Running -- and now, finally, snowboarding -- are much more of an accomplishment these days than at any other time in my life. On Jan. 25, I tore my left ACL and meniscus during a training run at the X Games. I had been in Aspen with one goal on my mind: to become the first woman to five-peat in snowboard cross. Unfortunately, a different kind of first was in store. I overshot the final jump on the course and actually heard my knee snap as I landed (gross, right?). There was no getting away from it: I was done for the season.
In the 10 years I've been on the U.S. team, this is the first injury that's kept me out of competition for a year. I've broken my wrist and collarbone, but each paled in comparison when it came to seriousness, recovery time and, well, the ability to move around the house on my own.
My crutches became my best friend. I spent the first nine weeks after the injury trying to get around Park City -- and since it was winter, it was dangerous to crutch anywhere! Sometimes, I would crutch to the gym and pedal on the arm bike because it was the only thing I could do. It was disheartening watching the body I had worked on so hard slowly disintegrate. Within two weeks, the atrophy on my leg and quad reached what was definitely a "sad" state.
It was especially maddening because I had been doing the best I'd ever done that season. While it normally takes me a little while to get moving in the beginning of the year, I had won my first three World Cup races. It felt like the 2014 Sochi Olympics were just around the corner, and the season was another big stepping-stone toward the Olympics.
So, after the injury, as I did the sad little arm bike at the gym, I'd think, Will I ever get back to the way I was? Will I be able to trust myself to land on my knee like I did before? Will I have a gnarly scar from the surgery?
At some point, I realized how lucky I was. My dad was able to stay with me for months at a time when I was still crutching and completely helpless, while my mom, who had to work back home in Vermont, provided tons of support over the phone. I had awesome physios and trainers who had the recovery process mapped to a science. I didn't even get the gnarly scar -- that five-inch incision down the front of the patella that usually is the official branding of someone who has had ACL surgery. Mine is only an inch and a half or so, and very small and clean.
Now, 10 months later, my knee is healthy enough for me to be freeriding around on my board, though I'm not yet cleared to compete. If I had to put a number on it, I'd say the knee feels like it's about 80 percent. I'm feeling strong, but there's still a lot of work to do. It's still a roller coaster; I have great days, and then plateau and don't feel like I'm progressing. But my numbers and strength are continuously going up and the difference between my right and left knee is shrinking. The atrophied area is steadily being replaced by muscle; these days, only a trainer could look at my legs and know what happened.

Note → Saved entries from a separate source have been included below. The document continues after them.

`config.mk`:
```
export PLATFORM = sky130hd
export DESIGN_NAME = fspc_ctrl
export DESIGN_NICKNAME = d
export VERILOG_FILES = /design/src/core/fspc_pkg.sv /design/src/core/fspc_ctrl.sv
export SDC_FILE = /design/constraint.sdc
export NUM_CORES = 1
export LEC_CHECK = 0
export BUFFER_PORTS_ARGS = -buffer_cell sky130_fd_sc_hd__buf_2
export CORE_ASPECT_RATIO = 2
export CORE_UTILIZATION = 40
export CTS_BUF_LIST = sky130_fd_sc_hd__clkbuf_4
export CTS_CLUSTER_SIZE = 12
export DETAILED_ROUTE_END_ITERATION = 16
export HOLD_SLACK_MARGIN = 0.15
export PLACE_DENSITY = 0.69
export SYNTH_ARGS = -nofsm -noshare
export SYNTH_HDL_FRONTEND = slang
export SYNTH_SLANG_ARGS = --single-unit
```
`constraint.sdc`:
```
create_clock -name mclk -period 3 [get_ports mclk]
set_input_delay 0.3 -clock mclk [delete_from_list [all_inputs] [get_ports mclk]]
set_output_delay 0.3 -clock mclk [all_outputs]
set_load 0.01 [all_outputs]
```
`src/core/fspc_pkg.sv`:
```
/*
 * fspc_pkg: constants for the flash self-program control block.
 * assumes: one 200 MHz clock, apb register access, 32-bit data.
 */
package fspc_pkg;
    // -----------------------------------------------------------------
    // register map
    // -----------------------------------------------------------------
    localparam logic [11:0] FSPC_CSR_OFF = 12'h000;   // control/status
    localparam logic [11:0] FSPC_ZPTR_OFF = 12'h004;  // address pointer
    localparam logic [11:0] FSPC_DATA_OFF = 12'h008;  // r0 operand
    localparam logic [11:0] FSPC_INSN_OFF = 12'h00c;  // instruction issue
    localparam logic [11:0] FSPC_RDAT_OFF = 12'h010;  // load-program result
    localparam logic [11:0] FSPC_STAT_OFF = 12'h014;  // lock bits / status
    // -----------------------------------------------------------------
    // control/status field positions
    // -----------------------------------------------------------------
    localparam int FSPC_IE_BIT = 7;
    localparam int FSPC_BUSY_BIT = 6;
    localparam logic [4:0] FSPC_CMD_LOAD = 5'h01;
    localparam logic [4:0] FSPC_CMD_ERASE = 5'h03;
    localparam logic [4:0] FSPC_CMD_WRITE = 5'h05;
    localparam logic [4:0] FSPC_CMD_LOCK = 5'h09;
    localparam logic [4:0] FSPC_CMD_RDEN = 5'h11;
    // insn register: bit0 store-program, bit1 load-program
    localparam int FSPC_INSN_ST_BIT = 0;
    localparam int FSPC_INSN_LD_BIT = 1;
    // -----------------------------------------------------------------
    // timing
    // -----------------------------------------------------------------
    localparam logic [2:0] FSPC_ST_WIN = 3'h4;  // store window, cycles
    localparam logic [2:0] FSPC_LD_WIN = 3'h3;  // load window, cycles
    localparam logic [7:0] FSPC_LOCK_RST = 8'hff; // all unprogrammed
    typedef enum {FSPC_IDLE, FSPC_ARMED, FSPC_PROG} fspc_state_e;
endpackage

```
`src/core/fspc_ctrl.sv`:
```
/*
 * fspc_ctrl: self-program sequencer with apb register slave.
 * assumes: the core issues store/load-program through the insn register,
 * and the flash array reports completion on op_done.
 */
`timescale 1ns/10ps
`default_nettype none
// Operation
// - halting-section programming stalls the cpu
// - lock bits cleared only by chip erase or reset
// - memory lock modes never gate self-program
// - app protect patterns gate buffer loads and writes
// - app patterns 00/01 suppress interrupts
// - boot protect patterns gate buffer loads and writes
// - boot patterns 00/01 suppress interrupts
// - reset vector chosen by boot reset fuse
// - software cannot alter fuses
// - ready irq while enable bit clear
// - concurrent-section programming sets busy bit
// - busy clears on read-enable or buffer load
// - read-enable refused while programming
// - read-enable aborts buffer load
// - lock-set programs lock bits from r0
// - lock-set load returns lock or fuse
// - page write from buffer, high z
// - page erase at high z page
// - enable alone loads one buffer word
// - invalid command patterns ignored
// - target address latched at start
// - buffer cleared after write, rden, reset
// - eeprom write blocks programming and fuse reads
module fspc_ctrl
    import fspc_pkg::*;
#(
    parameter int WORD_BITS = 5,          // word index bits in z
    parameter int PAGE_BITS = 10,         // page index bits
    parameter logic [15:0] BOOT_START = 16'h7000, // boot area start, word
    parameter logic [15:0] HALT_START = 16'h7000  // halting section start
)(
    input wire logic mclk,
    input wire logic rst_n,
    input wire logic psel,
    input wire logic penable,
    input wire logic pwrite,
    input wire logic [11:0] paddr,
    input wire logic [31:0] pwdata,
    output logic [31:0] prdata,
    output logic pready,
    output logic pslverr,
    input wire logic op_done,            // array finished erase/write
    input wire logic eeprom_busy,
    input wire logic chip_erase,         // external full erase
    input wire logic global_ie,
    input wire logic exec_in_boot,       // cpu runs from boot area
    input wire logic vectors_in_boot,
    input wire logic boot_reset_fuse,
    input wire logic [7:0] fuse_lo,
    input wire logic [7:0] fuse_hi,
    output logic cpu_stall,
    output logic ready_irq,
    output logic irq_suppress,
    output logic [15:0] reset_vector,
    output logic erase_start,
    output logic write_start,
    output logic [PAGE_BITS-1:0] page_index_bits,
    output logic [15:0] buf_word_data,
    output logic [WORD_BITS-1:0] word_index_bits,
    output logic buf_word_we
);
    // -----------------------------------------------------------------
    // state
    // -----------------------------------------------------------------
    localparam int NW = 1 << WORD_BITS;
    fspc_state_e st_r, st_nxt;
    logic [4:0] cmd_r, cmd_nxt;          // low five control bits
    logic ie_r, ie_nxt;
    logic busy_r, busy_nxt;              // concurrent section busy
    logic [2:0] win_r, win_nxt;          // arming window count
    logic [15:0] z_r, z_nxt;
    logic [15:0] d_r, d_nxt;
    logic [7:0] rd_r, rd_nxt;
    logic [7:0] lock_r, lock_nxt;        // boot lock bits, 1=unprog
    logic [NW-1:0] used_r, used_nxt;     // buffer words written
    logic halt_op_r, halt_op_nxt;
    logic [31:0] prdata_nxt;
    logic pready_nxt, pslverr_nxt;
    logic erase_nxt, write_nxt, we_nxt, stall_nxt, irq_nxt, sup_nxt;
    logic [PAGE_BITS-1:0] page_nxt;
    logic [WORD_BITS-1:0] word_nxt;
    logic [15:0] vec_nxt;
    logic [1:0] app_p, boot_p;
    logic setup, acc, st_req, ld_req, tgt_boot, tgt_halt;
    // -----------------------------------------------------------------
    // next-state logic
    // -----------------------------------------------------------------
    always_comb
    begin
        setup = psel && !penable;
        acc = psel && penable && pready;
        st_nxt = st_r;
        cmd_nxt = cmd_r;
        ie_nxt = ie_r;
        busy_nxt = busy_r;
        win_nxt = win_r;
        z_nxt = z_r;
        d_nxt = d_r;
        rd_nxt = rd_r;
        lock_nxt = lock_r;
        used_nxt = used_r;
        halt_op_nxt = halt_op_r;
        erase_nxt = 1'b0;
        write_nxt = 1'b0;
        we_nxt = 1'b0;
        page_nxt = page_index_bits;
        word_nxt = word_index_bits;
        prdata_nxt = prdata;
        pready_nxt = setup;              // no wait state; pready rises in the first access cycle
        pslverr_nxt = 1'b0;
        st_req = acc && pwrite && paddr == FSPC_INSN_OFF && pwdata[FSPC_INSN_ST_BIT];
        ld_req = acc && pwrite && paddr == FSPC_INSN_OFF && pwdata[FSPC_INSN_LD_BIT];
        app_p = lock_r[3:2];
        boot_p = lock_r[5:4];
        tgt_boot = z_r[15:1] >= BOOT_START[15:1];
        tgt_halt = z_r[15:1] >= HALT_START[15:1];
        if (setup && !pwrite)
        begin
            unique case (paddr)
                FSPC_CSR_OFF: prdata_nxt = {24'h0, ie_r, busy_r, 1'b0, cmd_r};
                FSPC_ZPTR_OFF: prdata_nxt = {16'h0, z_r};
                FSPC_DATA_OFF: prdata_nxt = {16'h0, d_r};
                FSPC_RDAT_OFF: prdata_nxt = {24'h0, rd_r};
                FSPC_STAT_OFF: prdata_nxt = {24'h0, lock_r};
                default: prdata_nxt = 32'h0;
            endcase
        end
        if (setup)
        begin
            pslverr_nxt = !(paddr inside {FSPC_CSR_OFF, FSPC_ZPTR_OFF, FSPC_DATA_OFF,
                FSPC_INSN_OFF, FSPC_RDAT_OFF, FSPC_STAT_OFF});
        end
        // window countdown clears all command bits on expiry
        if (st_r == FSPC_ARMED)
        begin
            win_nxt = win_r - 3'h1;
            if (win_r == 3'h1)
            begin
                cmd_nxt = 5'h0;
                st_nxt = FSPC_IDLE;
            end
        end
        if (acc && pwrite && paddr == FSPC_ZPTR_OFF) z_nxt = pwdata[15:0];
        if (acc && pwrite && paddr == FSPC_DATA_OFF) d_nxt = pwdata[15:0];
        if (acc && pwrite && paddr == FSPC_CSR_OFF)
        begin
            ie_nxt = pwdata[FSPC_IE_BIT];
            // only five patterns arm; others ignored, eeprom write blocks
            if (st_r != FSPC_PROG && !eeprom_busy && pwdata[4:0] inside
                {FSPC_CMD_LOAD, FSPC_CMD_ERASE, FSPC_CMD_WRITE,
                 FSPC_CMD_LOCK, FSPC_CMD_RDEN})
            begin
                cmd_nxt = pwdata[4:0];
                win_nxt = FSPC_ST_WIN;
                st_nxt = FSPC_ARMED;
                if (pwdata[4:0] == FSPC_CMD_RDEN)
                    used_nxt = '0;
            end
        end
        // load-program read of lock or fuse bits
        if (ld_req && st_r == FSPC_ARMED && cmd_r == FSPC_CMD_LOCK
            && win_r > FSPC_ST_WIN - FSPC_LD_WIN && !eeprom_busy)
        begin
            rd_nxt = z_r[0] ? (z_r[1] ? fuse_hi : lock_r) : fuse_lo;
            cmd_nxt = 5'h0;
            st_nxt = FSPC_IDLE;
        end
        else if (st_req && st_r == FSPC_ARMED)
        begin
            st_nxt = FSPC_IDLE;
            cmd_nxt = 5'h0;
            unique case (cmd_r)
                FSPC_CMD_LOAD:
                begin
                    busy_nxt = 1'b0;
                    if (!used_r[z_r[WORD_BITS:1]] && (tgt_boot ? boot_p[0] : app_p[0]))
                    begin
                        used_nxt[z_r[WORD_BITS:1]] = 1'b1;
                        word_nxt = z_r[WORD_BITS:1];
                        we_nxt = 1'b1;
                    end
                end
                FSPC_CMD_ERASE, FSPC_CMD_WRITE:
                begin
                    // app or boot lock bits gate writes by target, low bit programmed=blocked
                    if (exec_in_boot && (tgt_boot ? boot_p[0] : app_p[0]))
                    begin
                        page_nxt = z_r[WORD_BITS+PAGE_BITS:WORD_BITS+1];
                        erase_nxt = cmd_r == FSPC_CMD_ERASE;
                        write_nxt = cmd_r == FSPC_CMD_WRITE;
                        cmd_nxt = cmd_r;
                        halt_op_nxt = tgt_halt;
                        busy_nxt = busy_r | !tgt_halt;
                        st_nxt = FSPC_PROG;
                    end
                end
                FSPC_CMD_LOCK:
                    lock_nxt = lock_r & {2'b11, d_r[5:2], 2'b11};
                default:
                begin
                    busy_nxt = 1'b0;
                    used_nxt = '0;
                end
            endcase
        end
        if (st_r == FSPC_PROG && op_done)
        begin
            if (cmd_r == FSPC_CMD_WRITE) used_nxt = '0;
            cmd_nxt = 5'h0;
            halt_op_nxt = 1'b0;
            st_nxt = FSPC_IDLE;
        end
        if (chip_erase) lock_nxt = FSPC_LOCK_RST;
        stall_nxt = (st_nxt == FSPC_PROG) && halt_op_nxt;
        irq_nxt = ie_nxt && global_ie && !cmd_nxt[0];
        sup_nxt = (!app_p[1] && vectors_in_boot && !exec_in_boot)
            || (!boot_p[1] && !vectors_in_boot && exec_in_boot);
        vec_nxt = boot_reset_fuse ? 16'h0000 : BOOT_START;
    end
    // -----------------------------------------------------------------
    // registers
    // -----------------------------------------------------------------
    always_ff @(posedge mclk or negedge rst_n)
    begin
        if (!rst_n)
        begin
            st_r <= FSPC_IDLE;
            cmd_r <= 5'h0;
            ie_r <= 1'b0;
            busy_r <= 1'b0;
            win_r <= 3'h0;
            z_r <= 16'h0;
            d_r <= 16'h0;
            rd_r <= 8'h0;
            lock_r <= FSPC_LOCK_RST;
            used_r <= '0;
            halt_op_r <= 1'b0;
            prdata <= 32'h0;
            pready <= 1'b0;
            pslverr <= 1'b0;
            erase_start <= 1'b0;
            write_start <= 1'b0;
            buf_word_we <= 1'b0;
            page_index_bits <= '0;
            word_index_bits <= '0;
            buf_word_data <= 16'h0;
            cpu_stall <= 1'b0;
            ready_irq <= 1'b0;
            irq_suppress <= 1'b0;
            reset_vector <= 16'h0;
        end
        else
        begin
            st_r <= st_nxt;
            cmd_r <= cmd_nxt;
            ie_r <= ie_nxt;
            busy_r <= busy_nxt;
            win_r <= win_nxt;
            z_r <= z_nxt;
            d_r <= d_nxt;
            rd_r <= rd_nxt;
            lock_r <= lock_nxt;
            used_r <= used_nxt;
            halt_op_r <= halt_op_nxt;
            prdata <= prdata_nxt;
            pready <= pready_nxt;
            pslverr <= pslverr_nxt;
            erase_start <= erase_nxt;
            write_start <= write_nxt;
            buf_word_we <= we_nxt;
            page_index_bits <= page_nxt;
            word_index_bits <= word_nxt;
            buf_word_data <= d_r;
            cpu_stall <= stall_nxt;
            ready_irq <= irq_nxt;
            irq_suppress <= sup_nxt;
            reset_vector <= vec_nxt;
        end
    end
    // -----------------------------------------------------------------
    // checks
    // -----------------------------------------------------------------
    a_window_expiry: assert property (@(posedge mclk) disable iff (!rst_n)
        (st_r == FSPC_ARMED && win_r == 3'h1 && !st_req && !ld_req
         && !(acc && pwrite && paddr == FSPC_CSR_OFF)) |=> cmd_r == 5'h0)
        else $error("command bits survived window");
    a_irq_level: assert property (@(posedge mclk) disable iff (!rst_n)
        (ie_r && $past(global_ie) && !cmd_r[0]) |-> ready_irq)
        else $error("ready irq missing");
    a_halt_stall: assert property (@(posedge mclk) disable iff (!rst_n)
        (st_r == FSPC_PROG && halt_op_r) |-> cpu_stall)
        else $error("cpu not stalled");
    a_busy_set: assert property (@(posedge mclk) disable iff (!rst_n)
        (st_r == FSPC_PROG && !halt_op_r) |-> busy_r)
        else $error("busy not set");
    a_rsvd_zero: assert property (@(posedge mclk) disable iff (!rst_n)
        (pready && paddr == FSPC_CSR_OFF && !pwrite) |-> !prdata[5])
        else $error("reserved bit set");
    a_lock_sticky: assert property (@(posedge mclk) disable iff (!rst_n)
        !chip_erase |=> (lock_r & ~$past(lock_r)) == 8'h0)
        else $error("lock bit cleared");
    a_vector_sel: assert property (@(posedge mclk) disable iff (!rst_n)
        1'b1 |=> reset_vector == ($past(boot_reset_fuse) ? 16'h0000 : BOOT_START))
        else $error("bad reset vector");
    a_prog_enable: assert property (@(posedge mclk) disable iff (!rst_n)
        (st_r == FSPC_PROG) |-> cmd_r[0])
        else $error("enable dropped mid op");
    c_erase: cover property (@(posedge mclk) disable iff (!rst_n) erase_start);
    c_write: cover property (@(posedge mclk) disable iff (!rst_n) write_start);
    c_load: cover property (@(posedge mclk) disable iff (!rst_n) buf_word_we);
endmodule
`default_nettype wire

```
==> results_dict.tcl, run 1 <==
set metrics [dict create \
    yosysSeqAreaShare_pct 55.29 \
    power_w 0.003957 \
    grt_pass1_wl_um 33790 \
    port_buffers 113 \
    synth_compound_area_share_pct 12.74 \
    vias 6163 \
    firstDrtPassIters 6 \
    dp_cells 1064 \
    path_clk_slew_ps 150 \
    grt_pass1_vias 6334 \
    synthAdderAreaFrac_pct 0.3137 \
    final_cells 1132 \
    setup_viol 0 \
    pwr_density_cell_mw_per_mm2 413.9 \
    avgSynthCellArea_um2 11.36 \
    synthSimpleGateAreaFrac_pct 16.19 \
    synth_top_family_by_area "simple AND/OR/NAND/NOR gates" \
    ys_seq_elements 176 \
    synth_area_leader_cell "dfrtp_1" \
    cts-buffers-inserted 17 \
    htreeDepth 4 \
    drc_errors 0 \
    layout_min_cycle_time_ps 2848 \
    tightest_slew_ps 841.0 \
    crit_path_top_delay_cell "or4_1" \
    cap_violations 0 \
    run_status "complete, no violations" \
    timing.final.crit_share_pct 94.94 \
    start_util_pct 41.00 \
    worstPathCellList "or4_1 > nor4_1 > nand4_1 > nor4_2 > nand2b_1 > a2111oi_1 > buf_4" \
    setup-tns-final_ps 0 \
    cp_slowest_stage_delay_ps 560 \
    post_dp_cell_area_mm2 0.008922 \
    min_path_type "input port to flip-flop" \
    nFillCells 1817 \
    grt_antenna_before_repair 1 \
    synth-xor-area-share_pct 0.3294 \
    path_class "flip-flop to flip-flop" \
    yosys_warnings 0 \
    vias_per_cell 5.444 \
    async_flop_share_pct 100.0 \
    report.final.slew_viol_count 0 \
    die_w_um 101.9 \
    gp_congestion 0.8546 \
    grt_util_all_layers_pct 21.94 \
    end_kind "flip-flop" \
    leakage_nw 4.785 \
    yosysUniqueCellTypes 65 \
    synthMuxAreaShare_pct 9.316 \
    routedWlPerCell_um 18.81 \
    stdcell_area_mm2 0.009559 \
    clk_path_buf_depth 2 \
    cp-start-kind "flip-flop" \
    hpwl_um 15470 \
    synth-edff-count 0 \
    detail-route-antenna-nets 0 \
    skew_ps 30.14 \
    netlist_top_cells_area "dfrtp_1, mux2_2, buf_4, and2_1, nor2_1" \
    synth_ff_type "dfrtp_1" \
    synth_area_mm2 0.007978 \
    fmax_mhz 351.1 \
    drive_gt1_share_pct 30.16 \
    cp_num_buf_inv 1 \
    mostFrequentLayoutCells "dfrtp_1, buf_2, mux2_2" \
    required_ps 3520 \
    cts_setup_buffers 0 \
    clock-sinks 176 \
    postSynthCellCount 702 \
    nNetsFinal 933 \
    die_area_mm2 0.02055 \
    totalWireLength_um 21290 \
    num_rows 72 \
    root_buffer "clkbuf_4" \
    syn2layout_area_growth_pct 19.82 \
    die_h_um 201.7 \
    overflow 0 \
    clock_latency_ps 580 \
    ff2ff_setup_slack_ps 150 \
    crit_fanout 3 \
    cts_tree "yes" \
    cp_data_arrival_time_ps 3370 \
    io-pin-count 159 \
    finalHoldViolCount 0 \
    slew-limit-headroom_pct 43.34 \
    design.core.area_mm2 0.01946 \
    synth_top_area_share_pct 53.64 \
    rsz0062_at_grt "no" \
    first_iter_violations 319 \
    final_common_cell "dfrtp_1" \
    grt_max_degree 64 \
    cpLargestDelayFamily "simple AND/OR/NAND/NOR gates" \
    irDropWorstVdd_v 0.0003475 \
]
final timing paths:
| kind | startpoint | to | cells after the start |
|---|---|---|---|
| worst max-delay path | st_r[7]$_DFF_PN0_ | cpu_stall$_DFF_PN0_ | 7 |
| worst min-delay path | fuse_hi[1] | rd_r[1]$_DFFE_PN0P_ | 4 |
| worst max register to register | st_r[7]$_DFF_PN0_ | cpu_stall$_DFF_PN0_ | 7 |
| worst min register to register | d_r[0]$_DFFE_PN0P_ | buf_word_data[0]$_DFF_PN0_ | 0 |
| max in group asynchronous | rst_n | lock_r[5]$_DFFE_PN1P_ | 3 |
| min in group asynchronous | rst_n | used_r[2]$_DFF_PN0_ | 2 |
worst reg2reg max path, cell delays in order (launching register included):
cell       delay, ps
dfrtp_1          400
or4_1            560
nor4_1           340
nand4_1          190
nor4_2           530
nand2b_1         200
a2111oi_1        410
buf_4            170
final cells by class:
cell class	instances	area, um^2	area share (%)
clock buffer	18	135.1	1.414
tap	259	324.1	3.390
multi-input combinational	468	3249	33.99
clock inverter	14	143.9	1.505
timing repair buffer	189	1267	13.26
antenna	1	2.502	0.02618
inverter	7	26.28	0.2749
sequential	176	4410	46.14
cells in the mapped netlist (3+ instances only):
| cell | instances |
|---|---|
| buf_4 | 31 |
| o21ai_0 | 12 |
| a21o_1 | 17 |
| dfrtp_1 | 171 |
| mux2_2 | 48 |
| a21oi_1 | 30 |
| nand2b_1 | 9 |
| buf_1 | 5 |
| and4_1 | 4 |
| a22o_1 | 19 |
| or2_2 | 5 |
| clkbuf_1 | 35 |
| nor2b_1 | 6 |
| a31oi_1 | 4 |
| mux2i_1 | 9 |
| dfstp_2 | 5 |
| nand3_1 | 21 |
| buf_2 | 5 |
| nor2_1 | 46 |
| and2_1 | 33 |
| and3_1 | 6 |
| a211oi_1 | 10 |
| o22a_1 | 4 |
| nand4_1 | 21 |
| nand2_1 | 39 |
| a222oi_1 | 8 |
| mux4_2 | 5 |
| a22oi_1 | 17 |
| and4b_1 | 4 |
| or3_1 | 3 |
| inv_1 | 7 |
| nor3b_1 | 4 |
| nor4_1 | 14 |
| nor3_1 | 4 |
per-stage QoR:
stage | utilization (%) | setup slack, ps | hold slack, ps
final | 49.13 | 151.7 | 213.0
after global routing | 49.13 | 7.030 | 167.7
after CTS | 49.09 | 143.5 | 152.7
after detailed placement | 45.85 | -54.63 | 312.8
after global placement | 45.85 | 48.75 | 305.3
after floorplan | - | 287.1 | 4.409
routing by layer:
metal | track usage, % | routed length (um) | up-vias
li1 | - | - | 2807
met1 | 23.64 | 7569 | 3038
met2 | 39.84 | 11760 | 257
met3 | 3.473 | 992 | 61
met4 | 11.84 | 969 | 0
met5 | 0 | 0 | -
cells by family after synthesis:
| family | count (synthesis) |
|---|---|
| xor gates and xnor gates | 3 |
| and+or+nand+nor | 233 |
| DFF | 176 |
| muxes | 62 |
| adders and majority gates | 2 |
| other | 1 |
| AOI/OAI and AO/OA | 139 |
| buffers and inverters | 86 |
registers in the layout, indices dropped and copies added, names as in the netlist, 3 cells and up:
signal / flops
prdata: 16
rd_r: 8
win_r: 3
st_r: 32
used_r: 32
word_index_bits: 5
buf_word_data: 16
lock_r: 5
d_r: 16
page_index_bits: 10
cmd_r: 5
z_r: 16
timing repair:
| action | 4_1_cts | 5_1_grt |
|---|---|---|
| gates resized for setup | 0 | 1 |
| hold buffers | 35 | 0 |
| endpoints found under the hold margin | 179 | 0 |
| endpoints found under the setup margin | 0 | 8 |
power breakdown:
| group | switching, W | internal, W | leakage, nW |
|---|---|---|---|
| Sequential | 0.00000661 | 0.00238 | 2.42 |
| Clock | 0.000906 | 0.000456 | 0.159 |
| Combinational | 0.000127 | 0.0000794 | 2.20 |
| Total | 0.00104 | 0.00292 | 4.79 |
(Power assumes the default switching activity.)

Although I'd love to be back out competing again, I'm not in any rush to force anything when it's not ready. The Olympics are still more than a year away, and I'm taking my time and working to a point where I'm really feeling strong and confident, both mentally and physically. My body is going to be able to tell me if it's "go" time or not, and I aim to be back competing in February. With some luck and a lot more hard work, maybe another first I had my eye on -- winning an Olympic gold medal -- will still happen after all.